#### Stored data

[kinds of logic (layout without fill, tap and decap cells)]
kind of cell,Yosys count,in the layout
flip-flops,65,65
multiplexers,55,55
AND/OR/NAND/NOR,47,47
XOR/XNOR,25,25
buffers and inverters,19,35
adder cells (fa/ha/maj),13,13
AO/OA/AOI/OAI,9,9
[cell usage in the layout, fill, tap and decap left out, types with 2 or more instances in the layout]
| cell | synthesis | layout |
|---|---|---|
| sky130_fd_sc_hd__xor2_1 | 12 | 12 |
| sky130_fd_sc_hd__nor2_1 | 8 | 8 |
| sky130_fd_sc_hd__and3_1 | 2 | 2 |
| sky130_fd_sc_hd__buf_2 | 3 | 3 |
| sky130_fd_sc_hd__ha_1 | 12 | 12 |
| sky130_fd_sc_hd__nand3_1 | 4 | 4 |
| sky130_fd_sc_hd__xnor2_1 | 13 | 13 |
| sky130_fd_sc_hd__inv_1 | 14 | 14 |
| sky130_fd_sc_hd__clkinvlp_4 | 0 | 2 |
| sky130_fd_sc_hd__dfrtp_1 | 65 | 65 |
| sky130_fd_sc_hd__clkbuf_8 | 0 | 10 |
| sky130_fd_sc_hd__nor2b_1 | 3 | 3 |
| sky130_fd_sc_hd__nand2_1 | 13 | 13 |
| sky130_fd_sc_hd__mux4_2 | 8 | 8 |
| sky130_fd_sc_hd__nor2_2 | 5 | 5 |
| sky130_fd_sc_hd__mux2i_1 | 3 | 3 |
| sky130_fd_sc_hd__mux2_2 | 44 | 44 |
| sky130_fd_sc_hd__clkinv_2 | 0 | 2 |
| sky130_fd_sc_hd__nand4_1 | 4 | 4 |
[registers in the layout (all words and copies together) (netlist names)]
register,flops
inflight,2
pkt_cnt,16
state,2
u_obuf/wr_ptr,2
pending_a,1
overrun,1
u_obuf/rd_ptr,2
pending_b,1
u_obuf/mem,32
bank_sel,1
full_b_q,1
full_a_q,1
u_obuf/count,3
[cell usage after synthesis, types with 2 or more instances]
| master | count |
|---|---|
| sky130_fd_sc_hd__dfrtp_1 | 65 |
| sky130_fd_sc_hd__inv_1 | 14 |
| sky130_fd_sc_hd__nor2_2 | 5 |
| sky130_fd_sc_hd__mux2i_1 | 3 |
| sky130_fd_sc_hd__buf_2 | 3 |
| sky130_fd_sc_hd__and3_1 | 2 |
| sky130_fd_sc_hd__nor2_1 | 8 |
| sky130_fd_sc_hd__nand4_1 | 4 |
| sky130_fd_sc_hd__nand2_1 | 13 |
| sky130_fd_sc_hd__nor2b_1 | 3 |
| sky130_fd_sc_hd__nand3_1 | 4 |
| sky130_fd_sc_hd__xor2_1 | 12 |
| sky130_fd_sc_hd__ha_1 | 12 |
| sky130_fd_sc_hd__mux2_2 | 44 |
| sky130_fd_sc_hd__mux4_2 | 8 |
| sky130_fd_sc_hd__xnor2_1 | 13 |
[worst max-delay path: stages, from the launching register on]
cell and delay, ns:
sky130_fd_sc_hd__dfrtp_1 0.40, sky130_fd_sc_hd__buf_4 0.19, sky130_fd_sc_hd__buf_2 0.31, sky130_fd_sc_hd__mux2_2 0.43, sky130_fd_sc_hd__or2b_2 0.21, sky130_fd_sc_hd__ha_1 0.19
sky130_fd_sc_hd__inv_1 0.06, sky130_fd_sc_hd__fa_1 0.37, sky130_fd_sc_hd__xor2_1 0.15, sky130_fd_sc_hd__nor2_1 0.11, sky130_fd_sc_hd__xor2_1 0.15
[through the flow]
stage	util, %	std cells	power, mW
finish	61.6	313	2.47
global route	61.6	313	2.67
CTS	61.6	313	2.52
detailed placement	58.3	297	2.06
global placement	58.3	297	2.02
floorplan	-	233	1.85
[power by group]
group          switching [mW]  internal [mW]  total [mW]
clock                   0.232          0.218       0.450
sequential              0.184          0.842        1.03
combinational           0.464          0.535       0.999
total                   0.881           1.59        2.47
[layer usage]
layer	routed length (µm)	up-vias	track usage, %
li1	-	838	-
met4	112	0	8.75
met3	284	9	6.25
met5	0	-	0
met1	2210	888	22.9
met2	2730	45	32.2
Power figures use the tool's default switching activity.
<file path="src/rtl/cipher_word_packer_pkg.sv">
`default_nettype none
// ============================================================================
// Module   : enc_pkg
// Brief    : Shared types for the ciphertext word packer (byte width, packed
//            word record, pack-state encoding).
// Revision : 1.0 - initial release
// ============================================================================
package enc_pkg;

    localparam int ENC_N    = 8;
    localparam int ENC_PACK = 4;

    typedef struct packed {
        logic [ENC_N*ENC_PACK-1:0] data;
        logic [ENC_PACK-1:0]       keep;
        logic                      last;
    } packed_word_t;

    typedef enum logic [0:0] {
        PK_EMPTY = 1'b0,
        PK_FILL  = 1'b1
    } pk_state_t;

endpackage
`default_nettype wire

</file>
<file path="src/rtl/cipher_word_fifo.sv">
`default_nettype none
// ============================================================================
// Module   : cipher_word_fifo
// Brief    : DEPTH-entry synchronous FIFO of packed words; head is zero when empty.
// Revision : 1.0 - initial release
// ============================================================================
module cipher_word_fifo
    import enc_pkg::*;
#(
    parameter int WIDTH = $bits(packed_word_t),
    parameter int DEPTH = 4
) (
    input  logic                         clk,
    input  logic                         rst_n,
    input  logic                         push,
    input  logic                         pop,
    input  logic [WIDTH-1:0]             wdata,
    output logic [WIDTH-1:0]             rdata,
    output logic                         full,
    output logic                         empty,
    output logic [$clog2(DEPTH+1)-1:0]   level
);

    localparam int c_aw = $clog2(DEPTH);
    localparam int c_lw = $clog2(DEPTH+1);

    logic [WIDTH-1:0] r_mem [DEPTH];
    logic [c_aw-1:0]  r_wr_ptr;
    logic [c_aw-1:0]  r_rd_ptr;
    logic [c_lw-1:0]  r_level;

    // Power-of-two depth lets the pointers wrap naturally.
    always_ff @(posedge clk or negedge rst_n) begin
        if (!rst_n) begin
            r_wr_ptr <= '0;
            r_rd_ptr <= '0;
            r_level  <= '0;
        end else begin
            if (push) r_wr_ptr <= r_wr_ptr + c_aw'(1);
            if (pop)  r_rd_ptr <= r_rd_ptr + c_aw'(1);
            case ({push, pop})
                2'b10:   r_level <= r_level + c_lw'(1);
                2'b01:   r_level <= r_level - c_lw'(1);
                default: r_level <= r_level;
            endcase
        end
    end

    always_ff @(posedge clk) begin
        if (push) r_mem[r_wr_ptr] <= wdata;
    end

    assign full  = (r_level == c_lw'(DEPTH));
    assign empty = (r_level == '0);
    assign level = r_level;
    assign rdata = empty ? '0 : r_mem[r_rd_ptr];

endmodule
`default_nettype wire

</file>
<file path="src/rtl/cipher_word_packer.sv">
`default_nettype none
// ============================================================================
// Module   : cipher_word_packer
// Brief    : Packs PACK ciphertext bytes into words with keep/last, buffered
//            through a DEPTH-entry FIFO onto a word-wide valid/ready output.
// Revision : 1.0 - initial release
// ============================================================================
module cipher_word_packer
    import enc_pkg::*;
#(
    parameter int N     = ENC_N,
    parameter int PACK  = ENC_PACK,
    parameter int DEPTH = 4
) (
    input  logic                         clk,
    input  logic                         rst_n,
    input  logic                         in_valid,
    output logic                         in_ready,
    input  logic [N-1:0]                 in_data,
    input  logic                         in_last,
    output logic                         out_valid,
    input  logic                         out_ready,
    output logic [N*PACK-1:0]            out_data,
    output logic [PACK-1:0]              out_keep,
    output logic                         out_last,
    output logic [$clog2(DEPTH+1)-1:0]   fifo_level
);

    localparam int c_cw = $clog2(PACK);
    localparam int c_ww = N*PACK + PACK + 1;

    pk_state_t         r_state, w_state_nxt;
    logic [c_cw-1:0]   r_cnt, w_cnt_nxt;
    logic [N*PACK-1:0] r_data, w_data_nxt, w_lane_data;
    logic [PACK-1:0]   r_keep, w_keep_nxt, w_lane_keep;
    logic              w_accept;
    logic              w_push;
    logic              w_pop;
    logic              w_full;
    logic              w_empty;
    logic [c_ww-1:0]   w_head;

    // Gating with rst_n keeps in_ready low while reset is held.
    assign in_ready  = rst_n & ~w_full;
    assign w_accept  = in_valid & in_ready;
    assign out_valid = ~w_empty;
    assign w_pop     = out_valid & out_ready;

    always_ff @(posedge clk or negedge rst_n) begin
        if (!rst_n) begin
            r_state <= PK_EMPTY;
            r_cnt   <= '0;
            r_data  <= '0;
            r_keep  <= '0;
        end else begin
            r_state <= w_state_nxt;
            r_cnt   <= w_cnt_nxt;
            r_data  <= w_data_nxt;
            r_keep  <= w_keep_nxt;
        end
    end

    always_comb begin
        w_lane_data                = r_data;
        w_lane_keep                = r_keep;
        w_lane_data[r_cnt*N +: N]  = in_data;
        w_lane_keep[r_cnt]         = 1'b1;
        w_push                     = w_accept & ((r_cnt == c_cw'(PACK-1)) | in_last);
        w_state_nxt                = r_state;
        w_cnt_nxt                  = r_cnt;
        w_data_nxt                 = r_data;
        w_keep_nxt                 = r_keep;
        if (w_accept) begin
            if (w_push) begin
                w_state_nxt = PK_EMPTY;
                w_cnt_nxt   = '0;
                w_data_nxt  = '0;
                w_keep_nxt  = '0;
            end else begin
                w_state_nxt = PK_FILL;
                w_cnt_nxt   = r_cnt + c_cw'(1);
                w_data_nxt  = w_lane_data;
                w_keep_nxt  = w_lane_keep;
            end
        end
    end

    cipher_word_fifo #(
        .WIDTH (c_ww),
        .DEPTH (DEPTH)
    ) u_fifo (
        .clk   (clk),
        .rst_n (rst_n),
        .push  (w_push),
        .pop   (w_pop),
        .wdata ({w_lane_data, w_lane_keep, in_last}),
        .rdata (w_head),
        .full  (w_full),
        .empty (w_empty),
        .level (fifo_level)
    );

    assign {out_data, out_keep, out_last} = w_head;

endmodule
`default_nettype wire

</file>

########

* **What is being asked**: Your answer must be a copy of every line in the data above that holds the string "delay".

* **Written answer**:
[worst max-delay path: stages, from the launching register on]
cell and delay, ns:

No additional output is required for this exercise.